Alone with Silvio, Tony raises the possibility of reaching out to Carmine's son, Little Carmine, in Florida through their old friend Beansie Gaeta. He voices his suspicion to Silvio that Paulie is leaking information to Johnny, and they agree not to tell him about the trip. In fact, Johnny is still treating Paulie as if they are confidants, hinting that there might be a change of leadership in New Jersey. "Carmine won't forget you," he says.

In Miami, Tony meets with Little Carmine, who agrees to travel home and talk to his father. Tony threatens action against New York should negotiations fail to yield results.

That night, Tony dreams 5hq5 he follows Ralphie to an old house. Ralphie disappears; Tony then sees himself as an Italian-American immigrant, coming for a masonry job at the house. Before he enters, he sees a female figure with a shadowy face resembling his mother walking downstairs. He enters — and wakes up short of breath, sweaty, and startled. He goes out to the balcony, into the bright Miami sun, and stares at the ocean.

==First appearances==
- Carmine "Little Carmine" Lupertazzi Jr.: capo in the Lupertazzi Family and son of the boss, Carmine Sr.

==Title reference==
- Dr. Melfi uses the phrase "Calling all cars" when trying to reach Dr. Kupferberg after Tony quits therapy. The phrase is an old police radio dispatch call for all radio patrol cars to assist a fellow officer or to look for a suspect or situation.

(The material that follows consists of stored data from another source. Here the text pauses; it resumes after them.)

## src/rtl/timer_bank.sv

```systemverilog
// timer_bank: CHANNELS independent programmable down/up timers behind one register window.
// Defining TIMER_BANK_PRESCALE_EN adds an 8-bit per-channel prescaler in CTRL[15:8].
module timer_bank #(
  parameter int CHANNELS = 2,
  parameter int WIDTH    = 32
) (
  input  logic                clk,
  input  logic                reset,
  input  logic [7:0]          addr,
  input  logic                we,
  input  logic [WIDTH-1:0]    din,
  output logic [WIDTH-1:0]    dout,
  output logic [CHANNELS-1:0] irq,
  output logic                irq_any
);
  typedef enum logic [1:0] {S_IDLE = 2'd0, S_LOAD = 2'd1, S_CNT = 2'd2} state_e;

  localparam logic [1:0] MODE_RELOAD = 2'b01;
  localparam logic [1:0] MODE_FREE   = 2'b10;
  localparam logic [1:0] REG_CTRL    = 2'd0;
  localparam logic [1:0] REG_PRESET  = 2'd1;
  localparam logic [1:0] REG_COUNT   = 2'd2;
  localparam logic [1:0] REG_STATUS  = 2'd3;

  logic [5:0] sel_ch;
  logic [1:0] sel_reg;
  assign sel_ch  = addr[7:2];
  assign sel_reg = addr[1:0];

  logic [WIDTH-1:0]    ctrl_rd   [CHANNELS];
  logic [WIDTH-1:0]    preset_rd [CHANNELS];
  logic [WIDTH-1:0]    count_rd  [CHANNELS];
  logic [CHANNELS-1:0] pend_rd;

  for (genvar g = 0; g < CHANNELS; g++) begin : g_ch
    state_e           state_q, state_d;
    logic             en_q, en_d, im_q, im_d, pend_q, pend_d;
    logic [1:0]       mode_q, mode_d;
    logic [WIDTH-1:0] preset_q, preset_d, count_q, count_d, ctrl_val;
    logic             wr_ch, wr_ctrl, wr_preset, wr_status;
    logic             en_eff, step, fire, drop_en;

    assign wr_ch     = we && (sel_ch == 6'(g));
    assign wr_ctrl   = wr_ch && (sel_reg == REG_CTRL);
    assign wr_preset = wr_ch && (sel_reg == REG_PRESET);
    assign wr_status = wr_ch && (sel_reg == REG_STATUS);
    // A CTRL write that sets EN starts LOAD on that very edge.
    assign en_eff    = wr_ctrl ? din[0] : en_q;

`ifdef TIMER_BANK_PRESCALE_EN
    logic [7:0] psc_q, psc_d, pcnt_q, pcnt_d;
    assign step = (pcnt_q == psc_q);

    always_comb begin
      psc_d  = wr_ctrl ? din[15:8] : psc_q;
      pcnt_d = '0;
      if (state_q == S_CNT && en_q && !step) pcnt_d = pcnt_q + 8'd1;
    end

    always_ff @(posedge clk or posedge reset) begin
      if (reset) begin
        psc_q  <= '0;
        pcnt_q <= '0;
      end else begin
        psc_q  <= psc_d;
        pcnt_q <= pcnt_d;
      end
    end
`else
    assign step = 1'b1;
`endif

    always_comb begin
      state_d = state_q;
      count_d = count_q;
      fire    = 1'b0;
      drop_en = 1'b0;
      case (state_q)
        S_IDLE: if (en_eff) state_d = S_LOAD;
        S_LOAD: begin
          count_d = (mode_q == MODE_FREE) ? '0 : preset_q;
          state_d = S_CNT;
        end
        S_CNT: begin
          if (!en_q) begin
            state_d = S_IDLE;
          end else if (step) begin
            if (mode_q == MODE_FREE) begin
              count_d = count_q + WIDTH'(1);
              fire    = &count_q;
            end else if (count_q > WIDTH'(1)) begin
              count_d = count_q - WIDTH'(1);
            end else begin
              count_d = '0;
              fire    = 1'b1;
              if (mode_q == MODE_RELOAD) begin
                state_d = S_LOAD;
              end else begin
                drop_en = 1'b1;
                state_d = S_IDLE;
              end
            end
          end
        end
        default: state_d = S_IDLE;
      endcase
    end

    // CPU writes override the hardware EN clear; a hardware set overrides W1C.
    always_comb begin
      en_d   = en_q;
      mode_d = mode_q;
      im_d   = im_q;
      if (wr_ctrl) begin
        en_d   = din[0];
        mode_d = din[2:1];
        im_d   = din[3];
      end else if (drop_en) begin
        en_d = 1'b0;
      end
      preset_d = wr_preset ? din : preset_q;
      pend_d   = fire | (pend_q & ~(wr_status & din[0]));
    end

    always_ff @(posedge clk or posedge reset) begin
      if (reset) begin
        state_q  <= S_IDLE;
        en_q     <= 1'b0;
        mode_q   <= '0;
        im_q     <= 1'b0;
        preset_q <= '0;
        count_q  <= '0;
        pend_q   <= 1'b0;
      end else begin
        state_q  <= state_d;
        en_q     <= en_d;
        mode_q   <= mode_d;
        im_q     <= im_d;
        preset_q <= preset_d;
        count_q  <= count_d;
        pend_q   <= pend_d;
      end
    end

    always_comb begin
      ctrl_val      = '0;
      ctrl_val[0]   = en_q;
      ctrl_val[2:1] = mode_q;
      ctrl_val[3]   = im_q;
`ifdef TIMER_BANK_PRESCALE_EN
      ctrl_val[15:8] = psc_q;
`endif
    end

    assign ctrl_rd[g]   = ctrl_val;
    assign preset_rd[g] = preset_q;
    assign count_rd[g]  = count_q;
    assign pend_rd[g]   = pend_q;
    assign irq[g]       = pend_q & im_q;
  end

  assign irq_any = |irq;

  // Unimplemented channel indices fall through to zero.
  always_comb begin
    dout = '0;
    for (int i = 0; i < CHANNELS; i++) begin
      if (sel_ch == 6'(i)) begin
        case (sel_reg)
          REG_CTRL:   dout = ctrl_rd[i];
          REG_PRESET: dout = preset_rd[i];
          REG_COUNT:  dout = count_rd[i];
          default:    dout = {{(WIDTH-1){1'b0}}, pend_rd[i]};
        endcase
      end
    end
  end
endmodule

```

==References to past episodes==
- After A.J. scares Bobby Baccalieri III and his sister by faking a séance at the Ouija board and squeezing water on his head, Bobby reveals to both his father and Tony that A.J. had locked him in Furio Giunta's garage at Furio's housewarming party, in the episode "The Weight."

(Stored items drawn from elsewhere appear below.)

`src/rtl/thresh_preset_commit.sv`:
```
// rtl/thresh_preset_commit.sv - commits a settled threshold preset to the ACL2 driver via req/ack
module thresh_preset_commit #(
    parameter int unsigned parm_settle_cycles = 10_000_000,
    parameter int unsigned parm_ack_timeout   = 2_000_000,
    parameter int unsigned parm_cnt_width     = 24
) (
    input  logic        i_clk_20mhz,
    input  logic        i_rst_20mhz,
    input  logic [3:0]  i_value_enum,
    input  logic [15:0] i_value_thresh,
    input  logic [15:0] i_value_timer,
    input  logic        i_acl_ready,
    input  logic        i_cfg_ack,
    output logic        o_cfg_req,
    output logic [15:0] o_cfg_thresh,
    output logic [15:0] o_cfg_timer,
    output logic [3:0]  o_cfg_enum,
    output logic        o_pending,
    output logic        o_commit_pulse,
    output logic        o_timeout_err
);

    typedef enum logic [1:0] {
        ST_IDLE,
        ST_SETTLE,
        ST_WAIT_READY,
        ST_REQ
    } state_t;

    localparam logic [parm_cnt_width-1:0] SETTLE_LAST = parm_cnt_width'(parm_settle_cycles - 1);
    localparam logic [parm_cnt_width-1:0] ACK_LAST    = parm_cnt_width'(parm_ack_timeout - 1);
    localparam logic [parm_cnt_width-1:0] CNT_MAX     = '1;

    state_t                    state_q, state_d;
    logic [parm_cnt_width-1:0] cnt_q, cnt_d, cnt_inc;
    logic [3:0]                seen_enum_q;
    logic [3:0]                pend_enum_q, pend_enum_d;
    logic [3:0]                cfg_enum_q, cfg_enum_d;
    logic [15:0]               cfg_thresh_q, cfg_thresh_d;
    logic [15:0]               cfg_timer_q, cfg_timer_d;
    logic                      cfg_req_q, cfg_req_d;
    logic                      valid_q, valid_d;
    logic                      pulse_q, pulse_d;
    logic                      err_q, err_d;
    logic                      change;

    assign change  = (i_value_enum != seen_enum_q);
    assign cnt_inc = (cnt_q == CNT_MAX) ? cnt_q : cnt_q + 1'b1;

    always_comb begin
        state_d      = state_q;
        cnt_d        = cnt_inc;
        pend_enum_d  = pend_enum_q;
        cfg_enum_d   = cfg_enum_q;
        cfg_thresh_d = cfg_thresh_q;
        cfg_timer_d  = cfg_timer_q;
        cfg_req_d    = cfg_req_q;
        valid_d      = valid_q;
        pulse_d      = 1'b0;
        err_d        = err_q;

        case (state_q)
            ST_IDLE: begin
                cnt_d = '0;
                if (change) begin
                    state_d = ST_SETTLE;
                end
            end
            ST_SETTLE: begin
                if (change) begin
                    cnt_d = '0;
                end else if (cnt_q == SETTLE_LAST) begin
                    cnt_d = '0;
                    // Selection returned to what the driver already holds: nothing to send.
                    if (valid_q && (i_value_enum == cfg_enum_q)) begin
                        state_d = ST_IDLE;
                    end else begin
                        state_d = ST_WAIT_READY;
                    end
                end
            end
            ST_WAIT_READY: begin
                cnt_d = '0;
                if (change) begin
                    state_d = ST_SETTLE;
                end else if (i_acl_ready) begin
                    cfg_thresh_d = i_value_thresh;
                    cfg_timer_d  = i_value_timer;
                    pend_enum_d  = i_value_enum;
                    cfg_req_d    = 1'b1;
                    state_d      = ST_REQ;
                end
            end
            ST_REQ: begin
                if (i_cfg_ack) begin
                    cfg_req_d  = 1'b0;
                    cfg_enum_d = pend_enum_q;
                    valid_d    = 1'b1;
                    pulse_d    = 1'b1;
                    err_d      = 1'b0;
                    cnt_d      = '0;
                    state_d    = (i_value_enum != pend_enum_q) ? ST_SETTLE : ST_IDLE;
                end else if (cnt_q == ACK_LAST) begin
                    cfg_req_d = 1'b0;
                    err_d     = 1'b1;
                    cnt_d     = '0;
                    state_d   = ST_WAIT_READY;
                end
            end
            default: begin
                state_d = ST_WAIT_READY;
                cnt_d   = '0;
            end
        endcase
    end

    // Sampled through reset so the preset present at release counts as settled.
    always_ff @(posedge i_clk_20mhz) begin
        seen_enum_q <= i_value_enum;
    end

    always_ff @(posedge i_clk_20mhz) begin
        if (i_rst_20mhz) begin
            state_q      <= ST_WAIT_READY;
            cnt_q        <= '0;
            pend_enum_q  <= '0;
            cfg_enum_q   <= '0;
            cfg_thresh_q <= '0;
            cfg_timer_q  <= '0;
            cfg_req_q    <= 1'b0;
            valid_q      <= 1'b0;
            pulse_q      <= 1'b0;
            err_q        <= 1'b0;
        end else begin
            state_q      <= state_d;
            cnt_q        <= cnt_d;
            pend_enum_q  <= pend_enum_d;
            cfg_enum_q   <= cfg_enum_d;
            cfg_thresh_q <= cfg_thresh_d;
            cfg_timer_q  <= cfg_timer_d;
            cfg_req_q    <= cfg_req_d;
            valid_q      <= valid_d;
            pulse_q      <= pulse_d;
            err_q        <= err_d;
        end
    end

    assign o_cfg_req      = cfg_req_q;
    assign o_cfg_thresh   = cfg_thresh_q;
    assign o_cfg_timer    = cfg_timer_q;
    assign o_cfg_enum     = cfg_enum_q;
    assign o_pending      = (state_q != ST_IDLE);
    assign o_commit_pulse = pulse_q;
    assign o_timeout_err  = err_q;

endmodule

```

==References to other media==
- When Bobby is lying in bed in the dark, grieving for Karen, the TV is playing The Scarlet Pimpernel (1934 film).
- Bobby Jr. is seen playing the computer game Max Payne.
- Janice talks to Bobby Jr. through AOL Instant Messenger.
- When using the Ouija board, A.J. mentions Captain Jacobus, the protagonist from the book Captain Jacobus by L. Cope Cornford.

==Cultural reference==
- Little Carmine puzzles Tony with some talk about "Louis the Whatever's finance minister, de something" who built a château grander than the king's but ended up in prison. This is a reference to Nicolas Fouquet, the Superintendent of Finances for King Louis XIV, who built the famous Château de Vaux-le-Vicomte (which, contrary to what is stated in the episode, predates the Palace of Versailles), but was accused of embezzlement and spent the last 19 years of his life in prison.
- Tony stays at the Fontainebleau Miami Beach during his trip to Florida.
- When Janice notices the mud on Bobby's shoes, he compares her to "Marge Hingenbrender," a malapropism for Marg Helgenberger, who played forensic scientist Catherine Willows on CSI.

==Music==
- The song played over the end credits is "Surfin' U.S.A." by The Beach Boys.
- The song played on the car radio during the opening dream sequence is Smokey Robinson's "The Tears of a Clown."
- While Tony is on the phone with Svetlana, Eric Clapton's version of "I Shot the Sheriff" is playing in the background.
- The song playing on the stereo when Carmela brings Bobby's kids to A.J.'s room is "Clocks" by Coldplay.
- The song playing in the background while Janice is on the phone with Bobby is "Roxy" by Concrete Blonde.